Lugar de Fala é o espaço dos leitores no site da Cult. Todo mês, artigos enviados por eles são publicados de acordo com um tema. O de fevereiro de 2021 é “sonho”.


No início estava ao longe. Mas poderia ser questionada. O país não estava preparado para enfrentar as doenças, digamos, cotidianas, quanto mais o novo coronavírus. Nem pensávamos o que iríamos viver. Veio o primeiro decreto estadual e o medo rondou nossas casas como se fosse um ladrão a roubar nossa dignidade, o contato físico que não poderíamos mais ter. E pior: era invisível. O inimigo era outro. Na verdade, ao longo da caminhada foram outros. E tem sido.

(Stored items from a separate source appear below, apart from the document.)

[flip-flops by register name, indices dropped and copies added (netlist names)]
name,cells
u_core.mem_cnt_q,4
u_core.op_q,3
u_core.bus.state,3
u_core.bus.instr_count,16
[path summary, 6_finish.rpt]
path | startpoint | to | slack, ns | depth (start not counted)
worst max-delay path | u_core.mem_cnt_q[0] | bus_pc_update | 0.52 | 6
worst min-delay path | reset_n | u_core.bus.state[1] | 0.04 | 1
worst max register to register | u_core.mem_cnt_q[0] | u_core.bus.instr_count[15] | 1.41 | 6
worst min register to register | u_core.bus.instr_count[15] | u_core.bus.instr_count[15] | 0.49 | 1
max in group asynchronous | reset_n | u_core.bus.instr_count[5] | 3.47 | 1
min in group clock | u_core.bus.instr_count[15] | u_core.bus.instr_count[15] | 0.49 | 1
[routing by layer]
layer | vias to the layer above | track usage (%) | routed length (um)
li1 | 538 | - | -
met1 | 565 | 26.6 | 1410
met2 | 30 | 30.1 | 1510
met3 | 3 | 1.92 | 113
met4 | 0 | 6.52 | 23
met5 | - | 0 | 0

Sonho meu é que não existisse nenhum tipo de dor. Mas o que vemos é um surto de morte coletiva. Pessoas que estavam nas calçadas de casa e nos cumprimentavam já não existem mais. Pessoas que observavam outras a caminhar ficaram doentes, mas foram para o mundo espiritual em consequência de outra causa mortis. Profissionais que estão servindo a sociedade também adoeceram por erro de quem não queria desmarcar uma consulta. Sonho meu é que o vírus nem pudesse existir.

Porém, se ele habita entre nós, que possamos conhecê-lo para ter mais forças ao enfrentá-lo. Muitos se foram e famílias ficaram com o luto, a dor e a impotência para lidar. Sonho meu que as histórias dessas pessoas fossem contadas em vida, e não que virassem memória. Ninguém sabe lidar bem com a morte e com a perda de quem se ama. Sonhos foram aprisionados, a saúde mental de todos está um caco e algumas doenças já enfrentadas por todos mobilizam novo caos.

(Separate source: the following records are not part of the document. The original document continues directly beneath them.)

<file path="src/rtl/mux_nto1_pipe.sv">
// N-to-1 select with a registered valid/ready output stage and a one-entry skid buffer.
// Out-of-range selects yield zero data and set a sticky error flag.
module mux_nto1_pipe #(
    parameter int WIDTH  = 5,
    parameter int NUM_IN = 4,
    parameter int SEL_W  = 2
) (
    input  logic                    clk,
    input  logic                    rst_n,
    input  logic [NUM_IN*WIDTH-1:0] in_bus,
    input  logic [SEL_W-1:0]        sel,
    input  logic                    in_valid,
    output logic                    in_ready,
    input  logic                    flush,
    output logic [WIDTH-1:0]        out_data,
    output logic [SEL_W-1:0]        out_sel,
    output logic                    out_valid,
    input  logic                    out_ready,
    output logic                    sel_err
);

    logic [WIDTH-1:0] cap_data;
    logic             cap_oor;
    logic [WIDTH-1:0] skid_data;
    logic [SEL_W-1:0] skid_sel;
    logic             skid_valid;

    logic accept;
    logic prim_free;
    logic prim_load_new;
    logic prim_load_skid;
    logic skid_load;
    logic prim_v_nxt;
    logic skid_v_nxt;

    // Compare-based decode: a select with no matching input falls through to zero.
    always_comb begin
        cap_data = '0;
        cap_oor  = 1'b1;
        for (int k = 0; k < NUM_IN; k++) begin
            if (sel == SEL_W'(k)) begin
                cap_data = in_bus[k*WIDTH +: WIDTH];
                cap_oor  = 1'b0;
            end
        end
    end

    always_comb begin
        accept         = in_valid && in_ready;
        prim_free      = !out_valid || out_ready;
        prim_load_new  = 1'b0;
        prim_load_skid = 1'b0;
        skid_load      = 1'b0;
        prim_v_nxt     = out_valid;
        skid_v_nxt     = skid_valid;
        if (prim_free) begin
            if (skid_valid) begin
                prim_load_skid = 1'b1;
                prim_v_nxt     = 1'b1;
                skid_load      = accept;
                skid_v_nxt     = accept;
            end else begin
                prim_load_new  = accept;
                prim_v_nxt     = accept;
                skid_v_nxt     = 1'b0;
            end
        end else begin
            skid_load  = accept;
            skid_v_nxt = skid_valid || accept;
        end
        if (flush) begin
            prim_v_nxt = 1'b0;
            skid_v_nxt = 1'b0;
        end
    end

    always_ff @(posedge clk or negedge rst_n) begin
        if (!rst_n) begin
            out_data   <= '0;
            out_sel    <= '0;
            out_valid  <= 1'b0;
            skid_data  <= '0;
            skid_sel   <= '0;
            skid_valid <= 1'b0;
            in_ready   <= 1'b1;
            sel_err    <= 1'b0;
        end else begin
            out_valid  <= prim_v_nxt;
            skid_valid <= skid_v_nxt;
            in_ready   <= !skid_v_nxt;
            if (prim_load_skid) begin
                out_data <= skid_data;
                out_sel  <= skid_sel;
            end else if (prim_load_new) begin
                out_data <= cap_data;
                out_sel  <= sel;
            end
            if (skid_load) begin
                skid_data <= cap_data;
                skid_sel  <= sel;
            end
            if (accept && cap_oor)
                sel_err <= 1'b1;
        end
    end

endmodule
</file>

Pensamos que o novo é algo bom, que vem para nos trazer felicidade e encanto na vida. Contudo, o vírus veio como novo e alerta sem fazer pensar muito. Outro fator que corre contra nós é o tempo. É preciso tempo na pesquisa. É preciso tempo para salvar vidas. É preciso tempo para vacinar em massa. O tempo do lockdown chegou. Atrasado, mas talvez como um princípio de controle da doença.

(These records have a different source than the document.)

--- src/rtl/piano_frame_writer.sv ---
// Sweeps the 77x60 piano grid once per start, feeding the piano lookup and
// streaming its colours into the frame buffer under wr_ready back-pressure.
module piano_frame_writer #(
    parameter int WIDTH    = 77,
    parameter int HEIGHT   = 60,
    parameter int ADDR_W   = 13,
    parameter int NUM_KEYS = 12
) (
    input  logic                clk,
    input  logic                reset_n,
    input  logic                start,
    input  logic [NUM_KEYS-1:0] keys_playing,
    output logic                busy,
    output logic                done,
    output logic [6:0]          x,
    output logic [5:0]          y,
    input  logic [4:0]          key_requested,
    input  logic [2:0]          color,
    output logic                is_key_playing,
    output logic                wr_en,
    output logic [ADDR_W-1:0]   wr_addr,
    output logic [2:0]          wr_data,
    input  logic                wr_ready
);

    typedef enum logic [1:0] {S_IDLE, S_SWEEP, S_DONE} state_t;

    localparam logic [6:0] X_LAST = 7'(WIDTH - 1);
    localparam logic [5:0] Y_LAST = 6'(HEIGHT - 1);

    state_t              state, state_nxt;
    logic [6:0]          x_q;
    logic [5:0]          y_q;
    logic [ADDR_W-1:0]   addr_q;
    logic [NUM_KEYS-1:0] snap;
    logic [31:0]         snap_ext;
    logic                last_px;

    assign last_px = (x_q == X_LAST) && (y_q == Y_LAST);

    always_comb begin
        state_nxt = state;
        busy      = 1'b0;
        done      = 1'b0;
        wr_en     = 1'b0;
        case (state)
            S_IDLE: begin
                if (start) state_nxt = S_SWEEP;
            end
            S_SWEEP: begin
                busy  = 1'b1;
                wr_en = wr_ready;
                if (wr_ready && last_px) state_nxt = S_DONE;
            end
            S_DONE: begin
                done      = 1'b1;
                state_nxt = S_IDLE;
            end
            default: state_nxt = S_IDLE;
        endcase
    end

    // Address is tracked alongside x/y so no y*WIDTH product is needed.
    always_ff @(posedge clk or negedge reset_n) begin
        if (!reset_n) begin
            state  <= S_IDLE;
            x_q    <= '0;
            y_q    <= '0;
            addr_q <= '0;
            snap   <= '0;
        end else begin
            state <= state_nxt;
            if (state == S_IDLE && start) begin
                snap   <= keys_playing;
                x_q    <= '0;
                y_q    <= '0;
                addr_q <= '0;
            end else if (wr_en) begin
                addr_q <= addr_q + ADDR_W'(1);
                if (x_q == X_LAST) begin
                    x_q <= '0;
                    y_q <= y_q + 6'd1;
                end else begin
                    x_q <= x_q + 7'd1;
                end
            end
        end
    end

    // Zero-extend so any 5-bit key index selects a defined bit.
    assign snap_ext       = {{(32-NUM_KEYS){1'b0}}, snap};
    assign is_key_playing = (32'(key_requested) < NUM_KEYS) ? snap_ext[key_requested] : 1'b0;

    assign x       = x_q;
    assign y       = y_q;
    assign wr_addr = addr_q;
    assign wr_data = color;

endmodule

--- config.mk ---
export PLATFORM = sky130hd
export DESIGN_NAME = piano_frame_writer
export DESIGN_NICKNAME = d
export VERILOG_FILES = /design/src/rtl/piano_frame_writer.sv
export SDC_FILE = /design/constraint.sdc
export NUM_CORES = 1
export LEC_CHECK = 0
export BUFFER_PORTS_ARGS = -buffer_cell sky130_fd_sc_hd__buf_2
export CORE_MARGIN = 8
export CORE_UTILIZATION = 52
export CTS_CLUSTER_SIZE = 25
export DETAILED_ROUTE_END_ITERATION = 6
export GPL_ROUTABILITY_DRIVEN = 0
export GPL_TIMING_DRIVEN = 0
export PLACE_DENSITY = 0.79
export SLEW_MARGIN = 30
export SYNTH_ARGS = -nofsm -noshare
export SYNTH_HDL_FRONTEND = slang
export SYNTH_SLANG_ARGS = --single-unit
--- constraint.sdc ---
create_clock -name clk -period 2.15 [get_ports clk]
set_input_delay 0.3225 -clock clk [delete_from_list [all_inputs] [get_ports clk]]
set_output_delay 0.3225 -clock clk [all_outputs]
set_load 0.01 [all_outputs]
==> results of run 1 <==
[synthesized netlist by cell type (5+ instances only)]
cell / count
a21oi_1: 12
nor4_1: 5
nand4_1: 7
nor3_1: 5
xor2_1: 5
nand2_1: 53
nand3_1: 11
xnor2_1: 7
nor2_1: 14
o21ai_0: 7
dfrtp_1: 40
[state kept, by name, indices dropped and copies added (netlist names)]
name     cells
snap        12
state        2
wr_addr     13
x            7
y            6
[logic make-up after synthesis]
logic type               Yosys count  synth area share (%)
AO/OA/AOI/OAI                     24                  6.73
XOR/XNOR                          12                  5.19
adder cells (fa/ha/maj)            4                  2.47
buffers and inverters             14                  4.20
flip-flops                        40                  49.4
multiplexers                       6                  4.20
AND/OR/NAND/NOR                  115                  27.8
[worst max-delay path, delay by kind of cell, from the launching register on]
family	cells	cell delay, ns
buf+inv	4	0.65
flops	1	0.41
simple gates	2	0.34
[final cells by class]
cell class                 instances  area [um^2]
clock inverter                     2         35.0
tap                               48         60.1
sequential                        40         1000
timing repair buffer              53          268
buffer                             9         66.3
fill                             328         1250
multi-input combinational        161          942
inverter                           5         18.8
clock buffer                       6         72.6
[routing by layer]
metal | part of all wire, % | up-vias
li1 | - | 854
met1 | 43 | 857
met2 | 47 | 54
met3 | 8.2 | 9
met4 | 1.4 | 0
met5 | 0 | -
[metrics by stage]
stage	util, %	cell area [um^2]
global placement	63.3	2350
CTS	66.2	2460
global route	66.3	2460
detailed placement	63.3	2350
finish	66.3	2460
floorplan	-	2030
[final timing paths]
path                            startpoint       end  slack (ns)  cells after the start
min reg2reg                       snap[11]  snap[11]        0.48                      2
min in group clk           keys_playing[7]   snap[7]        0.21                      3
max reg2reg                           x[0]      y[5]        0.38                      6
min                                reset_n      x[4]       -0.01                      1
max                               state[1]     wr_en        0.14                      6
max in group asynchronous          reset_n   snap[9]        1.81                      1
[timing repair]
item,in CTS,in global routing
endpoints found under the setup margin,0,1
endpoints found under the hold margin,0,0
gates resized for setup,0,1
[power groups by stage]
| stage | clock network (W) | registers (W) | logic (W) |
|---|---|---|---|
| 6_report | 0.000611 | 0.000986 | 0.000472 |
| 5_1_grt | 0.000644 | 0.00100 | 0.000535 |
| 4_1_cts | 0.000610 | 0.000982 | 0.000478 |
| 3_5_place_dp | 0 | 0.000996 | 0.000475 |
| 3_3_place_gp | 0 | 0.000993 | 0.000459 |
| 2_1_floorplan | 0 | 0.00102 | 0.000235 |
==> flow_metrics.py, run 1 <==
metrics = {
    "outcome": {
        "status": "finished, violations left",
        "violations": "hold timing",
    },
    "timing": {
        "fin_setup_tns_ns": 0,
        "rsz0062_at_grt": "no",
        "setup_slack_ns": 0.135,
        "post-route-period-util_pct": 93.7,
        "tightest_slew_ns": 0.500,
        "hold_violations": 17,
        "maxSlewHeadroom_pct": 66.6,
        "hold_ws_ns": -0.0127,
        "fin_skew_ns": 0.00637,
        "setup_viol": 0,
        "timing.fmax_mhz": 496,
        "maxSlewViolCount": 0,
        "min_period_ns": 2.01,
    },
    "drt": {
        "drt_iter0_drc": 164,
        "ant_nets": 0,
        "routed_wl_mm": 4.85,
        "firstDrtPassIters": 4,
        "routed-via-count": 1774,
        "routed_via_density": 5.48,
        "drc_errors": 0,
        "wire_per_inst_um": 15.0,
    },
    "setup_path": {
        "crit_slowest_cell": "dfrtp_1",
        "cp-end-kind": "output pin",
        "crit_fanout": 10,
        "critPathKind": "flip-flop to output pin",
        "required_ns": 1.83,
        "critPathMaxStageDelay_ns": 0.41,
        "timing.critical_path.arrival_ns": 1.69,
        "crit_path_start_kind": "flip-flop",
        "crit_chain": "nand2b_1 > clkinv_1 > nand2_2 > inv_2 > buf_4 > buf_2",
    },
    "finish": {
        "n_antenna_cell": 0,
        "layout_common_cells": "nand2_1 (52), buf_2 (52), dfrtp_1 (40)",
        "finalNonFillerCells": 324,
        "fin_nets": 303,
        "drive_gt1_share_pct": 26.8,
        "synthToLayoutAreaGrowth_pct": 21.6,
    },
    "floorplanning": {
        "die_h_um": 78.4,
        "io_pins": 57,
        "core_mm2": 0.00372,
        "start_util_pct": 54.5,
        "dieArea_mm2": 0.00615,
        "row_count": 22,
        "die_w_um": 78.4,
    },
    "synth": {
        "synthesis.area_mm2": 0.00203,
        "synth_top_flop_cell": "dfrtp_1",
        "yosys_warnings": 0,
        "netlist_top_cells_area": "dfrtp_1 (49%), nand2_1 (9.8%), xnor2_1 (3.0%)",
        "synth-edff-count": 0,
        "synth_area_per_cell_um2": 9.42,
        "async_flop_share_pct": 100,
        "syn-instance-count": 215,
        "synthesis.nets": 243,
        "ys_seq_elements": 40,
        "yosysSeqAreaShare_pct": 49.4,
        "netlist.area_leader.share_pct": 49.4,
        "synth_largest_area_cell": "dfrtp_1",
        "yosysUniqueCellTypes": 37,
    },
    "grt": {
        "busiest_layer": "met2",
        "grt_use_met1_pct": 21.0,
        "grt_max_degree": 41,
        "grt_pass1_wl_mm": 8.25,
        "track_usage_pct": 16.2,
        "first_global_vias": 1780,
        "use_met2_pct": 24.9,
        "grt_overflow": 0,
        "grt_use_met3_pct": 5.13,
        "antenna_found_initial": 0,
    },
    "placed_design": {
        "dp_cells": 316,
        "place_ws_ns": 0.358,
        "place_hpwl_mm": 3.60,
        "place.port_buffers": 53,
    },
    "clock_tree": {
        "numCtsBuffers": 5,
        "ctsHoldBuffers": 0,
        "clk_transition_reported_paths_ns": 0.08,
        "cts.sinks": 40,
        "cts_tree": "yes",
        "post_cts.repair.setup_buffers": 0,
        "clk_latency_ns": 0.29,
        "cts_max_path_buffers": 2,
        "cts_root_buffer": "clkbuf_8",
        "htree_levels": 2,
    },
    "worst_hold_path": {
        "hp-class": "input pin to async pin",
    },
    "power_and_ir_drop": {
        "p_int_w": 0.00140,
        "power.total_w": 0.00207,
        "pwr-share-seq_pct": 47.7,
        "swShare_pct": 32.3,
        "ir_drop_mv": 0.578,
        "power_density_mw_per_mm2": 839,
        "netSwitchingPower_w": 0.000667,
        "p_clk_share_pct": 29.5,
        "comb_power_share_pct": 22.8,
        "p_leak_nw": 1.27,
    },
    "flow_run": {
        "maxCapViolations": 0,
    },
}
No activity file was read; power rests on OpenSTA's default activity.
==> inputs of run 2 (changes only) <==
--- a/config.mk
+++ b/config.mk
@@ -6,6 +6,7 @@
 export NUM_CORES = 1
 export LEC_CHECK = 0
 export BUFFER_PORTS_ARGS = -buffer_cell sky130_fd_sc_hd__buf_2
+export CORE_ASPECT_RATIO = 1.75
 export CORE_MARGIN = 8
 export CORE_UTILIZATION = 52
 export CTS_CLUSTER_SIZE = 25
@@ -13,6 +14,7 @@
 export GPL_ROUTABILITY_DRIVEN = 0
 export GPL_TIMING_DRIVEN = 0
 export PLACE_DENSITY = 0.79
+export SKIP_LAST_GASP = 1
 export SLEW_MARGIN = 30
 export SYNTH_ARGS = -nofsm -noshare
 export SYNTH_HDL_FRONTEND = slang
==> run 2 against run 1 <==
The run still ends with hold timing left. Sequential cell count unchanged. Clock power increased by 10%. Die area increased by 1.3%. Setup slack improved by 0.072 ns. Critical path type unchanged. Critical endpoint unchanged. Largest cell class unchanged. Highest routed layer unchanged.
==> flow_metrics.py, run 2 (synthesis results as in run 1) <==
metrics = {
    "outcome": {
        "status": "finished, violations left",
        "violations": "hold timing",
    },
    "clock_tree": {
        "cts.sinks": 40,
        "htree_levels": 2,
        "cts_root_buffer": "clkbuf_8",
        "ctsHoldBuffers": 0,
        "clk_transition_reported_paths_ns": 0.08,
        "cts_resized": 0,
        "clk_latency_ns": 0.30,
        "cts_tree": "yes",
        "numCtsBuffers": 5,
        "post_cts.repair.setup_buffers": 0,
        "cts_max_path_buffers": 2,
    },
    "placed_design": {
        "dp_cells": 316,
        "place_hpwl_mm": 3.75,
        "place_ws_ns": 0.376,
        "place.port_buffers": 53,
    },
    "setup_path": {
        "timing.critical_path.arrival_ns": 1.62,
        "crit_end": "wr_en",
        "cp-end-kind": "output pin",
        "reg2reg_from": "x[0]",
        "crit_fanout": 10,
        "reg2regPathDepth": 6,
        "timing.rr.end": "y[5]",
        "critPathKind": "flip-flop to output pin",
        "startpoint": "state[1]",
        "crit_path_start_kind": "flip-flop",
        "required_ns": 1.83,
        "rrSetupSlack_ns": 0.37,
    },
    "timing": {
        "rsz0062_at_grt": "no",
        "fin_setup_tns_ns": 0,
        "min_period_ns": 1.94,
        "hold_violations": 13,
        "timing.fmax_mhz": 515,
        "hold_ws_ns": -0.0202,
        "maxSlewViolCount": 0,
        "setup_slack_ns": 0.208,
        "maxSlewHeadroom_pct": 65.7,
        "setup_viol": 0,
        "post-route-period-util_pct": 90.3,
        "tightest_slew_ns": 0.514,
        "fin_skew_ns": 0.00391,
    },
    "floorplanning": {
        "die_w_um": 63.2,
        "row_count": 30,
        "dieArea_mm2": 0.00623,
        "start_util_pct": 53.4,
        "io_pins": 57,
        "core_mm2": 0.00379,
        "die_h_um": 98.6,
    },
    "worst_hold_path": {
        "hp-class": "input pin to async pin",
    },
    "flow_run": {
        "maxCapViolations": 0,
    },
    "finish": {
        "synthToLayoutAreaGrowth_pct": 22.7,
        "finalNonFillerCells": 324,
        "fin_util_pct": 65.5,
        "layout_common_cells": "nand2_1 (52), buf_2 (52), dfrtp_1 (40)",
        "largest_reg_flops": 13,
        "n_antenna_cell": 0,
        "drive_gt1_share_pct": 27.2,
        "fin_nets": 303,
    },
    "power_and_ir_drop": {
        "p_leak_nw": 1.28,
        "power_density_mw_per_mm2": 853,
        "ir_drop_mv": 0.572,
    },
    "drt": {
        "routed_via_density": 5.35,
        "wire_per_inst_um": 15.2,
        "routed-via-count": 1734,
        "drc_errors": 0,
        "routed_wl_mm": 4.94,
        "firstDrtPassIters": 4,
        "ant_nets": 0,
        "drt_iter0_drc": 26,
    },
    "grt": {
        "track_usage_pct": 16.6,
        "use_met2_pct": 29.7,
        "grt_use_met3_pct": 7.50,
        "grt_use_met1_pct": 16.1,
        "grt_pass1_wl_mm": 8.42,
        "grt_max_degree": 41,
        "grt_overflow": 0,
        "antenna_found_initial": 0,
        "first_global_vias": 1816,
        "busiest_layer": "met2",
    },
}
## run 2: changes by cell type in the layout (fill, tap and decap cells not counted), sizes merged
| cell | before | now |
|---|---|---|
| clkbuf | 10 | 11 |
| clkinv | 2 | 1 |
## run 2: critical path, stage by stage (launching register included)
cell and delay (ns):
dfrtp_1 0.40, nand2b_1 0.18, clkinv_1 0.09, nand2_2 0.15
inv_4 0.15, buf_4 0.19, buf_2 0.15
## run 2: how the worst min path moves through the flow
stage	startpoint	to	slack, ns	cells after the start
2_1_floorplan	reset_n	snap[0]	0.03	0
3_3_place_gp	snap[6]	snap[6]	0.45	2
3_5_place_dp	snap[1]	snap[1]	0.47	2
4_1_cts	reset_n	x[5]	0.17	1
5_1_grt	reset_n	wr_addr[9]	0.02	1
6_report	reset_n	wr_addr[9]	-0.02	1
## run 2: power by group
group	internal (W)	switching, W
Sequential	0.000849	0.000134
Combinational	0.000206	0.000259
Clock	0.000409	0.000262
Total	0.00146	0.000656
## run 2: stage by stage
| step | total power, W | area (um^2) | hold slack, ns |
|---|---|---|---|
| after CTS | 0.00214 | 2480 | 0.168 |
| after detailed placement | 0.00147 | 2350 | 0.467 |
| after floorplan | 0.00125 | 2030 | 0.0269 |
| after global placement | 0.00145 | 2350 | 0.453 |
| final | 0.00212 | 2480 | -0.0202 |
| after global routing | 0.00224 | 2480 | 0.0235 |
## run 2: layer usage
metal / vias up / part of all wire [%]
li1: 861 / -
met1: 813 / 37
met2: 53 / 53
met3: 7 / 7.8
met4: 0 / 1.7
met5: - / 0
## run 2: final cells by class
type | count | area, um^2
Fill cell | 345 | 1310
Sequential cell | 40 | 1000
Multi-Input combinational cell | 161 | 942
Timing Repair Buffer | 53 | 268
Clock buffer | 7 | 96.3
Buffer | 9 | 66.3
Tap cell | 48 | 60.1
Clock inverter | 1 | 30.0
Inverter | 5 | 21.3
==> inputs of run 3 (changes only) <==
--- a/config.mk
+++ b/config.mk
@@ -9,11 +9,11 @@
 export CORE_ASPECT_RATIO = 1.75
 export CORE_MARGIN = 8
 export CORE_UTILIZATION = 52
-export CTS_CLUSTER_SIZE = 25
+export CTS_CLUSTER_SIZE = 24
 export DETAILED_ROUTE_END_ITERATION = 6
 export GPL_ROUTABILITY_DRIVEN = 0
 export GPL_TIMING_DRIVEN = 0
-export PLACE_DENSITY = 0.79
+export PLACE_DENSITY = 0.9
 export SKIP_LAST_GASP = 1
 export SLEW_MARGIN = 30
 export SYNTH_ARGS = -nofsm -noshare
==> run 3 against run 2 <==
The run still ends with hold timing left. Clock power shrank 22%. Sequential share of layout area up 0.47 points. Register-to-register slack is essentially flat. Combinational power up 2%. Final area fell by 1.2%. Critical path depth did not move.
==> flow_metrics.py, run 3 (synthesis results as in run 1) <==
metrics = {
    "setup_path": {
        "crit_end": "wr_en",
        "cp-end-kind": "output pin",
        "timing.rr.end": "x[4]",
        "crit_fanout": 10,
        "required_ns": 1.83,
        "timing.critical_path.arrival_ns": 1.62,
        "startpoint": "state[0]",
        "reg2regPathDepth": 6,
        "crit_path_start_kind": "flip-flop",
        "reg2reg_from": "x[0]",
        "rrSetupSlack_ns": 0.36,
        "critPathKind": "flip-flop to output pin",
    },
    "grt": {
        "track_usage_pct": 16.9,
        "busiest_layer": "met2",
        "grt_overflow": 0,
        "use_met2_pct": 28.6,
        "grt_use_met1_pct": 17.2,
        "first_global_vias": 1934,
        "grt_use_met3_pct": 5.91,
        "grt_max_degree": 41,
        "grt_pass1_wl_mm": 8.65,
        "antenna_found_initial": 0,
    },
    "drt": {
        "ant_nets": 0,
        "wire_per_inst_um": 15.7,
        "routed_via_density": 5.59,
        "routed_wl_mm": 5.07,
        "routed-via-count": 1810,
        "firstDrtPassIters": 4,
        "drc_errors": 0,
        "drt_iter0_drc": 59,
    },
    "power_and_ir_drop": {
        "power.total_w": 0.00199,
        "ir_drop_mv": 0.585,
        "p_leak_nw": 1.26,
        "power_density_mw_per_mm2": 810,
    },
    "finish": {
        "fin_util_pct": 64.8,
        "n_antenna_cell": 0,
        "synthToLayoutAreaGrowth_pct": 21.2,
        "fin_nets": 303,
        "drive_gt1_share_pct": 27.2,
        "largest_reg_flops": 13,
        "design_area_mm2": 0.00246,
        "layout_common_cells": "nand2_1 (52), buf_2 (52), dfrtp_1 (40)",
        "nFillCells": 327,
    },
    "clock_tree": {
        "ctsHoldBuffers": 0,
        "cts_root_buffer": "clkbuf_8",
        "clk_latency_ns": 0.29,
        "htree_levels": 2,
        "numCtsBuffers": 5,
        "post_cts.repair.setup_buffers": 0,
        "cts.sinks": 40,
        "clk_transition_reported_paths_ns": 0.08,
        "cts_resized": 0,
        "cts_tree": "yes",
        "cts_max_path_buffers": 2,
    },
    "floorplanning": {
        "die_h_um": 98.6,
        "io_pins": 57,
        "core_mm2": 0.00379,
        "dieArea_mm2": 0.00623,
        "start_util_pct": 53.4,
        "row_count": 30,
        "die_w_um": 63.2,
    },
    "placed_design": {
        "post_dp_cell_area_mm2": 0.00235,
        "place_hpwl_mm": 3.78,
        "place.port_buffers": 53,
    },
    "timing": {
        "timing.fmax_mhz": 514,
        "rsz0062_at_grt": "no",
        "tightest_slew_ns": 0.514,
        "hold_ws_ns": -0.00552,
        "maxSlewViolCount": 0,
        "fin_skew_ns": 0.00521,
        "hold_violations": 7,
        "maxSlewHeadroom_pct": 65.7,
        "setup_viol": 0,
        "fin_setup_tns_ns": 0,
        "min_period_ns": 1.95,
        "post-route-period-util_pct": 90.5,
    },
    "flow_run": {
        "maxCapViolations": 0,
    },
    "outcome": {
        "status": "finished, violations left",
        "violations": "hold timing",
    },
    "worst_hold_path": {
        "hp-class": "input pin to async pin",
    },
}
## run 3: final cells by class
| type | instances | area [um^2] | share of cell area, % |
|---|---|---|---|
| clock inverter | 2 | 15.0 | 0.611 |
| buffer | 9 | 66.3 | 2.70 |
| multi-input combinational | 161 | 942 | 38.4 |
| sequential | 40 | 1000 | 40.8 |
| tap | 48 | 60.1 | 2.45 |
| clock buffer | 6 | 82.6 | 3.36 |
| timing repair buffer | 53 | 268 | 10.9 |
| inverter | 5 | 21.3 | 0.866 |
## run 3: power by group
part / leakage, nW / switching, W / internal, W / total [W]
combinational: 0.681 / 0.000266 / 0.000206 / 0.000472
clock: 0.0434 / 0.000266 / 0.000260 / 0.000526
sequential: 0.535 / 0.000143 / 0.000849 / 0.000992
total: 1.26 / 0.000675 / 0.00131 / 0.00199
## run 3: worst min-delay path by stage
stage,from,endpoint,cells after the start
final,reset_n,x[1],1
after global routing,reset_n,x[1],1
after CTS,reset_n,x[1],1
after detailed placement,snap[5],snap[5],2
after global placement,snap[10],snap[10],2
after floorplan,reset_n,snap[0],0
## run 3: layer usage
| metal | vias to the layer above | routed length, um |
|---|---|---|
| met1 | 877 | 1840 |
| met5 | - | 0 |
| li1 | 859 | - |
| met4 | 0 | 189 |
| met3 | 15 | 353 |
| met2 | 59 | 2690 |
## run 3: stage by stage
step,hold WS (ns),setup WS (ns),std cells
CTS,0.175,0.0596,324
floorplan,0.0269,0.449,215
finish,-0.00552,0.204,324
detailed placement,0.462,0.373,316
global placement,0.455,0.391,316
global route,0.0277,0.111,324
## run 3: critical path, cell delays in order (launching register included)
cell and delay, ns:
dfrtp_1 0.41, nand2b_1 0.13, clkinv_1 0.15, nand2_2 0.21
inv_4 0.09, buf_4 0.18, buf_2 0.14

Sonho meu é que tudo passe. Que as pessoas possam continuar a viver suas vidas com muito respeito por cada história, amor, abraços, contato físico sem medo. Sonho meu é que possamos aprender com tudo isso e ensinar nossas crianças tudo que foi vivido. Sonho meu é que tenhamos um pouco de paz neste país, e consequentemente, no mundo inteiro. Que saibamos colher os aprendizados a partir dos nossos corações.